■ ABOUT THIS TASK
Find and copy each line of the records where the string "json" shows up.

■ PROVIDED DATA

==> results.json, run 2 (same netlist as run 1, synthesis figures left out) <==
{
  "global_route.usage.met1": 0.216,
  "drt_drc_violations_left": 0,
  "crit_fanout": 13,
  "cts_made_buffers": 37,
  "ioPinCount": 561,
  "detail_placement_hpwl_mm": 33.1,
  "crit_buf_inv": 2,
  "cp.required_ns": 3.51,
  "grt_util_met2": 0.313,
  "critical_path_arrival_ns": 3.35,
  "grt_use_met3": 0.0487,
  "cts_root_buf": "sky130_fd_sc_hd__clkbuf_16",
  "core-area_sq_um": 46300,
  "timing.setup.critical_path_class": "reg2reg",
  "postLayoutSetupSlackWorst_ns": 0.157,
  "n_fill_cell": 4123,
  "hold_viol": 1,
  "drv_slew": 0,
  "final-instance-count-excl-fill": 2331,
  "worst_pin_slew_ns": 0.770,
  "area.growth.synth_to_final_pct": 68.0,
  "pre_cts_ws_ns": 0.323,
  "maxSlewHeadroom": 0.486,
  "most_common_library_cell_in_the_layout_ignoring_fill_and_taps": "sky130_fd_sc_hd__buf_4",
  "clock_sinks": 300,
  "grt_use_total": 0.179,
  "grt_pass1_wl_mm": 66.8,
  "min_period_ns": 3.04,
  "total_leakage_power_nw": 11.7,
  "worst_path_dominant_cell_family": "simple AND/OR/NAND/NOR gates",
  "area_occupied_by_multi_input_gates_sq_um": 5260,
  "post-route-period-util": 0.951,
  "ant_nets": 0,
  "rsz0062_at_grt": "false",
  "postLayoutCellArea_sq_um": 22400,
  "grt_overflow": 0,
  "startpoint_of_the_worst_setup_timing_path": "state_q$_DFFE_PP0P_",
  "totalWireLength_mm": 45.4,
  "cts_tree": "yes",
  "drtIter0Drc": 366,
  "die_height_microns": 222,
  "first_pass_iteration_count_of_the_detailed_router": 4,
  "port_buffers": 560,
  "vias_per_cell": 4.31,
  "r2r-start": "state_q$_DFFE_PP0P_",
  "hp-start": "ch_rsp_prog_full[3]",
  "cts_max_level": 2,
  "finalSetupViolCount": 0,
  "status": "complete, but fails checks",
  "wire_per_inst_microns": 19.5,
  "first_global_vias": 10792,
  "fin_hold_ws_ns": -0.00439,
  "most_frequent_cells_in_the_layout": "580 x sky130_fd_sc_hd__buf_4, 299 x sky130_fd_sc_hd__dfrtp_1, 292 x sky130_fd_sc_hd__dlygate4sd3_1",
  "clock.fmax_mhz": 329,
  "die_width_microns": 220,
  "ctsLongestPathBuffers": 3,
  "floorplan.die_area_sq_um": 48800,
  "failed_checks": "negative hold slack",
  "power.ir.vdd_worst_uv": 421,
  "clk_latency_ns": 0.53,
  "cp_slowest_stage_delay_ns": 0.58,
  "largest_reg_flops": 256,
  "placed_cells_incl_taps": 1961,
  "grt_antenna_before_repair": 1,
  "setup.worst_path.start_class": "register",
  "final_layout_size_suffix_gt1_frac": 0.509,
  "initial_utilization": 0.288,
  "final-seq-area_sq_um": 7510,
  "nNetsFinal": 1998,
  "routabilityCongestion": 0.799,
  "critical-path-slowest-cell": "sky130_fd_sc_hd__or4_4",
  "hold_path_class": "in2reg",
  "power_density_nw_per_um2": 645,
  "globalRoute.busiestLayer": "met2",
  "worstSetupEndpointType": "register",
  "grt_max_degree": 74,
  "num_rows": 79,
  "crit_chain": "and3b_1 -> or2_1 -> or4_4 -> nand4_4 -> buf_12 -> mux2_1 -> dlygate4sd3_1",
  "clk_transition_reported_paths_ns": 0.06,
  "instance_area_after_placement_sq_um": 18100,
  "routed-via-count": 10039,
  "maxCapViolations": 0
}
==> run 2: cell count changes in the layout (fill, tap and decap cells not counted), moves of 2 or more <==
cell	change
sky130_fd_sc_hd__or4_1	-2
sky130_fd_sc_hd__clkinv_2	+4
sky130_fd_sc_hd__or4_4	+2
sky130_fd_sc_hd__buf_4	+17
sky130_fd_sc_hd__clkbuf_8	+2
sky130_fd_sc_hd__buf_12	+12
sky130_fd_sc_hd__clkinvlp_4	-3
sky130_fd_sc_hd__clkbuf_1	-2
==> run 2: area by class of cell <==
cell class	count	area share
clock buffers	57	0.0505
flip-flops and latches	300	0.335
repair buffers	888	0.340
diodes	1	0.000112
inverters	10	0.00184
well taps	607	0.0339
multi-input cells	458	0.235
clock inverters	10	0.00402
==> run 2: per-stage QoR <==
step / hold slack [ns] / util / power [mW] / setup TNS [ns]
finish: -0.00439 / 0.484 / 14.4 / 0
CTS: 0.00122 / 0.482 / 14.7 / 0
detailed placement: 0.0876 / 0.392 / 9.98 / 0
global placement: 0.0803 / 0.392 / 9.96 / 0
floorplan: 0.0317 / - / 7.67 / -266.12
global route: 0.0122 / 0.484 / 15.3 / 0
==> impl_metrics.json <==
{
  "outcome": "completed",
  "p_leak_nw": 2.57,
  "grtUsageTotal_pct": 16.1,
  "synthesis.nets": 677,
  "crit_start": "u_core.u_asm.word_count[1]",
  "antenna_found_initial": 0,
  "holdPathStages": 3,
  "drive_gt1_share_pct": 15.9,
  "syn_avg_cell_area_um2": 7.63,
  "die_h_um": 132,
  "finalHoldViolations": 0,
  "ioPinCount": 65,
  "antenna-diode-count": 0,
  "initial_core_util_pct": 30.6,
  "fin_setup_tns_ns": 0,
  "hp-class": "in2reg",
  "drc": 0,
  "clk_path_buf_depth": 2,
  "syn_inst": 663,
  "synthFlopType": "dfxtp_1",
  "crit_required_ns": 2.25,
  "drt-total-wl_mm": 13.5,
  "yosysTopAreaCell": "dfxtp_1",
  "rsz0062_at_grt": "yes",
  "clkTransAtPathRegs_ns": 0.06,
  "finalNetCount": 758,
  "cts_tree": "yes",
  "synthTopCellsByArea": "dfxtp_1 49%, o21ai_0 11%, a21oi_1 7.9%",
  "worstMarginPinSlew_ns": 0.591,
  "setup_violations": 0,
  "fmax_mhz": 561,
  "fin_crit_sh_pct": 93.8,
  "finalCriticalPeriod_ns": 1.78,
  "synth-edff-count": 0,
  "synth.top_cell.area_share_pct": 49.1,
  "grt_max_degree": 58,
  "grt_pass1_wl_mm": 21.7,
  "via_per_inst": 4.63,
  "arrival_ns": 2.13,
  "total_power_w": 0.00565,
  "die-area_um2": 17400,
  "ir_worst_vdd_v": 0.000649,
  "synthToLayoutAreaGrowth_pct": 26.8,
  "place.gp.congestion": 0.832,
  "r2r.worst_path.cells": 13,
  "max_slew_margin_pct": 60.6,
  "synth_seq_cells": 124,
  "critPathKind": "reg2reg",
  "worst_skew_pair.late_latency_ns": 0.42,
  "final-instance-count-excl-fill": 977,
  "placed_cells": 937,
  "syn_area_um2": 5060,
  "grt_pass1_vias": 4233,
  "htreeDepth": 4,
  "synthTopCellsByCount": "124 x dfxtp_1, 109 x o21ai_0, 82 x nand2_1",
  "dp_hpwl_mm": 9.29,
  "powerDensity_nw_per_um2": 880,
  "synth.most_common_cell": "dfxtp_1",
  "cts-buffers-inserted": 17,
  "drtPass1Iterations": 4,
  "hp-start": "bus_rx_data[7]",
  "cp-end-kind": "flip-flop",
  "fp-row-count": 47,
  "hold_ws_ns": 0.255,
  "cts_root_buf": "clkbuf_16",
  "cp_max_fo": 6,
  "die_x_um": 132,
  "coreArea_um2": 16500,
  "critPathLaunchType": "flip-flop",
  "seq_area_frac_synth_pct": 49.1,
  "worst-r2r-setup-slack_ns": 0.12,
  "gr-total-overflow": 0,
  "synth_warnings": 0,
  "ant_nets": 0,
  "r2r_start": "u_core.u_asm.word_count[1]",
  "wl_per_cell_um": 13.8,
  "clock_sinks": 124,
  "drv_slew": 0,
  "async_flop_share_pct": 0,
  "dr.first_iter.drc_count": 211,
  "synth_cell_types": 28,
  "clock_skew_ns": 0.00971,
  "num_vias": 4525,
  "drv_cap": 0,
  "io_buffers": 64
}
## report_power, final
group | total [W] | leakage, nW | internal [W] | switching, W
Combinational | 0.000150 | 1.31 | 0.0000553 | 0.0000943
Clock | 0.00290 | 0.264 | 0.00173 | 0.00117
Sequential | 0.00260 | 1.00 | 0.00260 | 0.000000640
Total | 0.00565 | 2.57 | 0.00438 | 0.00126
## src/rtl/tx_sink_pkg.sv

```systemverilog
// tx_sink_pkg: shared constants and types for the transmitter stream sink
package tx_sink_pkg;
    localparam int CTL_ENABLE_BIT = 0;
    localparam int CTL_FM_BIT = 1;
    localparam int CTL_FLUSH_BIT = 2;
    localparam int DATA_W = 32;
    typedef enum logic {IDLE = 1'b0, PENDING = 1'b1} pend_state_t;
endpackage

```

## src/rtl/sync_fifo.sv

```systemverilog
// sync_fifo: synchronous FIFO with flush and a registered not_full flag
module sync_fifo #(
    parameter int WIDTH = 8,
    parameter int DEPTH = 16,
    localparam int AW = $clog2(DEPTH)
) (
    input  logic             clk,
    input  logic             rst,
    input  logic             push,
    input  logic             pop,
    input  logic             flush,
    input  logic [WIDTH-1:0] din,
    output logic [WIDTH-1:0] dout,
    output logic [AW:0]      level,
    output logic             not_full
);
    logic [WIDTH-1:0] mem [DEPTH];
    logic [AW-1:0] wr_ptr, rd_ptr;
    logic do_push, do_pop;
    logic [AW:0] level_nxt;
    assign do_push = push & ~flush;
    assign do_pop = pop & ~flush & (level != '0);
    assign level_nxt = flush ? '0 : level + (AW+1)'(do_push) - (AW+1)'(do_pop);
    assign dout = mem[rd_ptr];
    always_ff @(posedge clk)
        if (do_push) mem[wr_ptr] <= din;
    // not_full tracks the next level so a full FIFO never sees an extra ack
    always_ff @(posedge clk or negedge rst)
        if (!rst) begin
            wr_ptr <= '0;
            rd_ptr <= '0;
            level <= '0;
            not_full <= 1'b0;
        end else begin
            wr_ptr <= flush ? '0 : wr_ptr + AW'(do_push);
            rd_ptr <= flush ? '0 : rd_ptr + AW'(do_pop);
            level <= level_nxt;
            not_full <= level_nxt != (AW+1)'(DEPTH);
        end
endmodule

```

## src/rtl/tx_stream_sink.sv

```systemverilog
// tx_stream_sink: buffers amplitude samples and pending freq/ctl words,
// applying them coherently to the modulator outputs on each sample tick.
module tx_stream_sink
    import tx_sink_pkg::*;
#(
    parameter int DEPTH = 16,
    parameter int AM_WIDTH = 8,
    parameter int CNT_WIDTH = 16
) (
    input  logic                      clk,
    input  logic                      rst,
    input  logic [DATA_W-1:0]         in_freq,
    input  logic                      in_freq_stb,
    output logic                      in_freq_ack,
    input  logic [DATA_W-1:0]         in_am,
    input  logic                      in_am_stb,
    output logic                      in_am_ack,
    input  logic [DATA_W-1:0]         in_ctl,
    input  logic                      in_ctl_stb,
    output logic                      in_ctl_ack,
    input  logic                      sample_tick,
    input  logic                      underrun_clr,
    output logic [DATA_W-1:0]         frequency,
    output logic [AM_WIDTH-1:0]       amplitude,
    output logic                      tx_enable,
    output logic                      fm_mode,
    output logic                      underrun,
    output logic [CNT_WIDTH-1:0]      underrun_count,
    output logic [$clog2(DEPTH):0]    fifo_level
);
    pend_state_t freq_st, ctl_st;
    logic [DATA_W-1:0] pend_freq;
    logic [2:0] pend_ctl;
    logic [AM_WIDTH-1:0] fifo_dout;
    logic freq_xfer, ctl_xfer, am_xfer, ctl_apply, eff_en, flush, live, pop, ur;
    logic unused_bits;
    assign unused_bits = ^{in_ctl[DATA_W-1:3], in_am[DATA_W-1:AM_WIDTH]};
    assign freq_xfer = in_freq_stb & in_freq_ack;
    assign ctl_xfer = in_ctl_stb & in_ctl_ack;
    assign am_xfer = in_am_stb & in_am_ack;
    assign ctl_apply = sample_tick && ctl_st == PENDING;
    assign eff_en = ctl_apply ? pend_ctl[CTL_ENABLE_BIT] : tx_enable;
    assign flush = ctl_apply & pend_ctl[CTL_FLUSH_BIT];
    assign live = sample_tick & ~flush & eff_en;
    assign pop = live & (fifo_level != '0);
    assign ur = live & (fifo_level == '0);

    sync_fifo #(.WIDTH(AM_WIDTH), .DEPTH(DEPTH)) u_fifo (
        .clk(clk), .rst(rst), .push(am_xfer), .pop(pop), .flush(flush),
        .din(in_am[AM_WIDTH-1:0]), .dout(fifo_dout), .level(fifo_level), .not_full(in_am_ack)
    );

    always_ff @(posedge clk or negedge rst)
        if (!rst) begin
            freq_st <= IDLE;
            in_freq_ack <= 1'b0;
            pend_freq <= '0;
            frequency <= '0;
        end else if (freq_st == IDLE) begin
            in_freq_ack <= ~freq_xfer;
            if (freq_xfer) begin
                pend_freq <= in_freq;
                freq_st <= PENDING;
            end
        end else if (sample_tick) begin
            frequency <= pend_freq;
            freq_st <= IDLE;
            in_freq_ack <= 1'b1;
        end

    always_ff @(posedge clk or negedge rst)
        if (!rst) begin
            ctl_st <= IDLE;
            in_ctl_ack <= 1'b0;
            pend_ctl <= '0;
            tx_enable <= 1'b0;
            fm_mode <= 1'b0;
        end else if (ctl_st == IDLE) begin
            in_ctl_ack <= ~ctl_xfer;
            if (ctl_xfer) begin
                pend_ctl <= in_ctl[2:0];
                ctl_st <= PENDING;
            end
        end else if (sample_tick) begin
            tx_enable <= pend_ctl[CTL_ENABLE_BIT];
            fm_mode <= pend_ctl[CTL_FM_BIT];
            ctl_st <= IDLE;
            in_ctl_ack <= 1'b1;
        end

    // a fresh underrun outranks a simultaneous clear
    always_ff @(posedge clk or negedge rst)
        if (!rst) begin
            amplitude <= '0;
            underrun <= 1'b0;
            underrun_count <= '0;
        end else begin
            amplitude <= (sample_tick & ~eff_en) | flush ? '0 : pop ? fifo_dout : amplitude;
            underrun <= ur | (underrun & ~underrun_clr);
            underrun_count <= ur ? (underrun_clr ? CNT_WIDTH'(1) : underrun_count + CNT_WIDTH'(~&underrun_count))
                            : underrun_clr ? '0 : underrun_count;
        end
endmodule

```
### src/rtl/mem_arbiter_if.sv
// Bus bundle between the requesters/memory (master side) and the arbiter (slave side).
interface mem_arbiter_if;
    // Instruction fetch port
    logic        if_req;
    logic [31:0] if_addr;
    logic        if_ack;
    logic        if_rvalid;
    logic [31:0] if_rdata;
    logic        if_err;
    // Data load/store port
    logic        d_req;
    logic        d_we;
    logic [31:0] d_addr;
    logic [31:0] d_wdata;
    logic        d_ack;
    logic        d_rvalid;
    logic [31:0] d_rdata;
    logic        d_err;
    // Shared memory port
    logic [31:0] mem_raddr;
    logic [31:0] mem_waddr;
    logic [31:0] mem_in;
    logic        mem_memwr;
    logic [31:0] mem_out;

    modport slave (
        input  if_req, if_addr, d_req, d_we, d_addr, d_wdata, mem_out,
        output if_ack, if_rvalid, if_rdata, if_err,
               d_ack, d_rvalid, d_rdata, d_err,
               mem_raddr, mem_waddr, mem_in, mem_memwr
    );

    modport master (
        output if_req, if_addr, d_req, d_we, d_addr, d_wdata, mem_out,
        input  if_ack, if_rvalid, if_rdata, if_err,
               d_ack, d_rvalid, d_rdata, d_err,
               mem_raddr, mem_waddr, mem_in, mem_memwr
    );
endinterface

### src/rtl/mem_arbiter.sv
// Two-requester (fetch / data) arbiter and access sequencer for a shared
// word-organised memory. Each access runs accept -> issue -> response.
// Fetch is forced after STARVE_MAX consecutive data grants while fetch waits.
module mem_arbiter #(
    parameter int unsigned MEM_BYTES  = 1376,
    parameter int unsigned STARVE_MAX = 4
) (
    input  logic          clk,
    input  logic          rst_n,
    mem_arbiter_if.slave  bus
);

    typedef enum logic [1:0] {IDLE, ISSUE, RESP} state_t;
    typedef enum logic {SRC_FETCH, SRC_DATA} src_t;

    localparam int unsigned        CNT_W     = $clog2(STARVE_MAX + 1);
    localparam logic [CNT_W-1:0]   CNT_MAX   = CNT_W'(STARVE_MAX);
    localparam logic [31:0]        LAST_WORD = 32'(MEM_BYTES - 4);

    // Misaligned or beyond the last full word of the memory.
    function automatic logic addr_err(input logic [31:0] addr);
        return (addr[1:0] != 2'b00) || (addr > LAST_WORD);
    endfunction

    state_t            state_q,  state_d;
    logic [CNT_W-1:0]  cnt_q,    cnt_d;
    src_t              src_q,    src_d;
    logic [31:0]       addr_q,   addr_d;
    logic              we_q,     we_d;
    logic [31:0]       wdata_q,  wdata_d;
    logic              err_q,    err_d;

    logic              if_ack_q,    if_ack_d;
    logic              if_rvalid_q, if_rvalid_d;
    logic [31:0]       if_rdata_q,  if_rdata_d;
    logic              if_err_q,    if_err_d;
    logic              d_ack_q,     d_ack_d;
    logic              d_rvalid_q,  d_rvalid_d;
    logic [31:0]       d_rdata_q,   d_rdata_d;
    logic              d_err_q,     d_err_d;
    logic [31:0]       mem_raddr_q, mem_raddr_d;
    logic [31:0]       mem_waddr_q, mem_waddr_d;
    logic [31:0]       mem_in_q,    mem_in_d;
    logic              mem_memwr_q, mem_memwr_d;

    // Next-state, arbitration and registered-output computation.
    always_comb begin
        // NOTE: every variable gets a default here so no path leaves one unassigned (no latches).
        state_d     = state_q;
        cnt_d       = cnt_q;
        src_d       = src_q;
        addr_d      = addr_q;
        we_d        = we_q;
        wdata_d     = wdata_q;
        err_d       = err_q;
        if_ack_d    = 1'b0;
        if_rvalid_d = 1'b0;
        if_rdata_d  = if_rdata_q;
        if_err_d    = 1'b0;
        d_ack_d     = 1'b0;
        d_rvalid_d  = 1'b0;
        d_rdata_d   = d_rdata_q;
        d_err_d     = 1'b0;
        mem_raddr_d = mem_raddr_q;
        mem_waddr_d = mem_waddr_q;
        mem_in_d    = mem_in_q;
        mem_memwr_d = 1'b0;

        unique case (state_q)
            IDLE: begin
                if (!bus.if_req) begin
                    cnt_d = '0;
                end
                if (bus.if_req && (!bus.d_req || cnt_q == CNT_MAX)) begin
                    src_d    = SRC_FETCH;
                    addr_d   = bus.if_addr;
                    we_d     = 1'b0;
                    wdata_d  = '0;
                    err_d    = addr_err(bus.if_addr);
                    if_ack_d = 1'b1;
                    cnt_d    = '0;
                    state_d  = ISSUE;
                end else if (bus.d_req) begin
                    src_d   = SRC_DATA;
                    addr_d  = bus.d_addr;
                    we_d    = bus.d_we;
                    wdata_d = bus.d_wdata;
                    err_d   = addr_err(bus.d_addr);
                    d_ack_d = 1'b1;
                    if (bus.if_req && cnt_q != CNT_MAX) begin
                        cnt_d = cnt_q + 1'b1;
                    end
                    state_d = ISSUE;
                end
            end
            ISSUE: begin
                // A bad address never reaches the memory; its port keeps the old values.
                if (!err_q) begin
                    mem_raddr_d = addr_q;
                    mem_waddr_d = addr_q;
                    mem_in_d    = wdata_q;
                    mem_memwr_d = we_q;
                end
                state_d = RESP;
            end
            RESP: begin
                if (src_q == SRC_FETCH) begin
                    if_rvalid_d = 1'b1;
                    if_err_d    = err_q;
                    if_rdata_d  = err_q ? 32'h0 : bus.mem_out;
                end else begin
                    d_rvalid_d = 1'b1;
                    d_err_d    = err_q;
                    d_rdata_d  = (err_q || we_q) ? 32'h0 : bus.mem_out;
                end
                state_d = IDLE;
            end
            default: state_d = IDLE;
        endcase
    end

    // State and output registers; reset drops any access in flight.
    always_ff @(posedge clk or negedge rst_n) begin
        if (!rst_n) begin
            state_q     <= IDLE;
            cnt_q       <= '0;
            src_q       <= SRC_FETCH;
            addr_q      <= '0;
            we_q        <= 1'b0;
            wdata_q     <= '0;
            err_q       <= 1'b0;
            if_ack_q    <= 1'b0;
            if_rvalid_q <= 1'b0;
            if_rdata_q  <= '0;
            if_err_q    <= 1'b0;
            d_ack_q     <= 1'b0;
            d_rvalid_q  <= 1'b0;
            d_rdata_q   <= '0;
            d_err_q     <= 1'b0;
            mem_raddr_q <= '0;
            mem_waddr_q <= '0;
            mem_in_q    <= '0;
            mem_memwr_q <= 1'b0;
        end else begin
            // NOTE: non-blocking assignments so all flops update from pre-edge values.
            state_q     <= state_d;
            cnt_q       <= cnt_d;
            src_q       <= src_d;
            addr_q      <= addr_d;
            we_q        <= we_d;
            wdata_q     <= wdata_d;
            err_q       <= err_d;
            if_ack_q    <= if_ack_d;
            if_rvalid_q <= if_rvalid_d;
            if_rdata_q  <= if_rdata_d;
            if_err_q    <= if_err_d;
            d_ack_q     <= d_ack_d;
            d_rvalid_q  <= d_rvalid_d;
            d_rdata_q   <= d_rdata_d;
            d_err_q     <= d_err_d;
            mem_raddr_q <= mem_raddr_d;
            mem_waddr_q <= mem_waddr_d;
            mem_in_q    <= mem_in_d;
            mem_memwr_q <= mem_memwr_d;
        end
    end

    assign bus.if_ack    = if_ack_q;
    assign bus.if_rvalid = if_rvalid_q;
    assign bus.if_rdata  = if_rdata_q;
    assign bus.if_err    = if_err_q;
    assign bus.d_ack     = d_ack_q;
    assign bus.d_rvalid  = d_rvalid_q;
    assign bus.d_rdata   = d_rdata_q;
    assign bus.d_err     = d_err_q;
    assign bus.mem_raddr = mem_raddr_q;
    assign bus.mem_waddr = mem_waddr_q;
    assign bus.mem_in    = mem_in_q;
    assign bus.mem_memwr = mem_memwr_q;

endmodule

■ SOLUTION TO THIS PROBLEM
==> results.json, run 2 (same netlist as run 1, synthesis figures left out) <==
==> impl_metrics.json <==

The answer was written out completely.